Die Welt der Atemtechniken ist voller Missverständnisse und Mythen. Als Atemcoach möchte ich einige dieser weit verbreiteten Mythen aufklären und dir helfen, das Beste aus deinen Atemübungen herauszuholen.
Mythos 1: Bauchatmung ist die einzige gesunde Atmung
Es ist ein weit verbreiteter Glaube, dass die einzige gesunde Atmung die Bauchatmung ist und dass jede Bewegung der Brust oder der Schultern auf eine Dysfunktion hinweist. Dies ist eine grobe Vereinfachung. Während bei einer vollständigen yogischen Atmung in einer sitzenden Position der Großteil der Arbeit tatsächlich vom Zwerchfell ausgeht, sind auch die Zwischenrippenmuskulatur und die Hilfsmuskulatur von Brust, Schulter und Hals beteiligt. Sie alle tragen dazu bei, mehr Raum für die Luft zu schaffen und die Atmung zu unterstützen.

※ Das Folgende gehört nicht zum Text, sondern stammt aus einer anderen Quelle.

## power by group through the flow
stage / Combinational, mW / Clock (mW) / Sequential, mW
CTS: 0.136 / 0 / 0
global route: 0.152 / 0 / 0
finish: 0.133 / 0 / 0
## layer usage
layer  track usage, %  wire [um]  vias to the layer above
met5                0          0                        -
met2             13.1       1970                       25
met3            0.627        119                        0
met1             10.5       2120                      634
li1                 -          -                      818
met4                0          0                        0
==> flow/design.v <==
module or_4(output y, input a, b, c, d);
	wire w1, w2;
	or or1(w1, a, b);
	or or2(w2, c, d);
	or or3(y, w1, w2);
endmodule
module is_zero(
	output wire result,
	input [31:0] i
);
	wire or_wire;
	or_32_to_1 or0(or_wire, i);
	not n(result, or_wire);
endmodule
module or_32_to_1(
	output wire result,
	input [31:0] i
);
   wire w0, w1, w2, w3, w4, w5, w6, w7, w8, w9;
   or_4 or0 (w0, i[0], i[1], i[2], i[3]);
   or_4 or1 (w1, i[4], i[5], i[6], i[7]);
   or_4 or2 (w2, i[8], i[9], i[10], i[11]);
   or_4 or3 (w3, i[12], i[13], i[14], i[15]);
   or_4 or4 (w4, i[16], i[17], i[18], i[19]);
   or_4 or5 (w5, i[20], i[21], i[22], i[23]);
   or_4 or6 (w6, i[24], i[25], i[26], i[27]);
   or_4 or7 (w7, i[28], i[29], i[30], i[31]);
   or_4 or8 (w8, w0, w1, w2, w3);
   or_4 or9 (w9, w4, w5, w6, w7);
   or or10(result, w8, w9);
endmodule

Mythos 2: Sauerstoffmangel ist das Problem
Viele Menschen gehen davon aus, dass ihr Blutsauerstoffgehalt niedrig ist und dass dies der Grund für ihre geringe Energie und Anfälligkeit für Krankheiten ist. Tatsächlich ist der Blutsauerstoffgehalt bei den meisten Menschen, die keine schweren Lungenprobleme haben, zwischen 95 und 99 Prozent. Atemübungen werden nicht in erster Linie durchgeführt, um den Sauerstoffgehalt zu erhöhen, sondern um das Nervensystem zu beeinflussen, die Atmungsmuskulatur zu stärken und zu koordinieren und das Gleichgewicht zwischen Sauerstoff und CO2 zu optimieren.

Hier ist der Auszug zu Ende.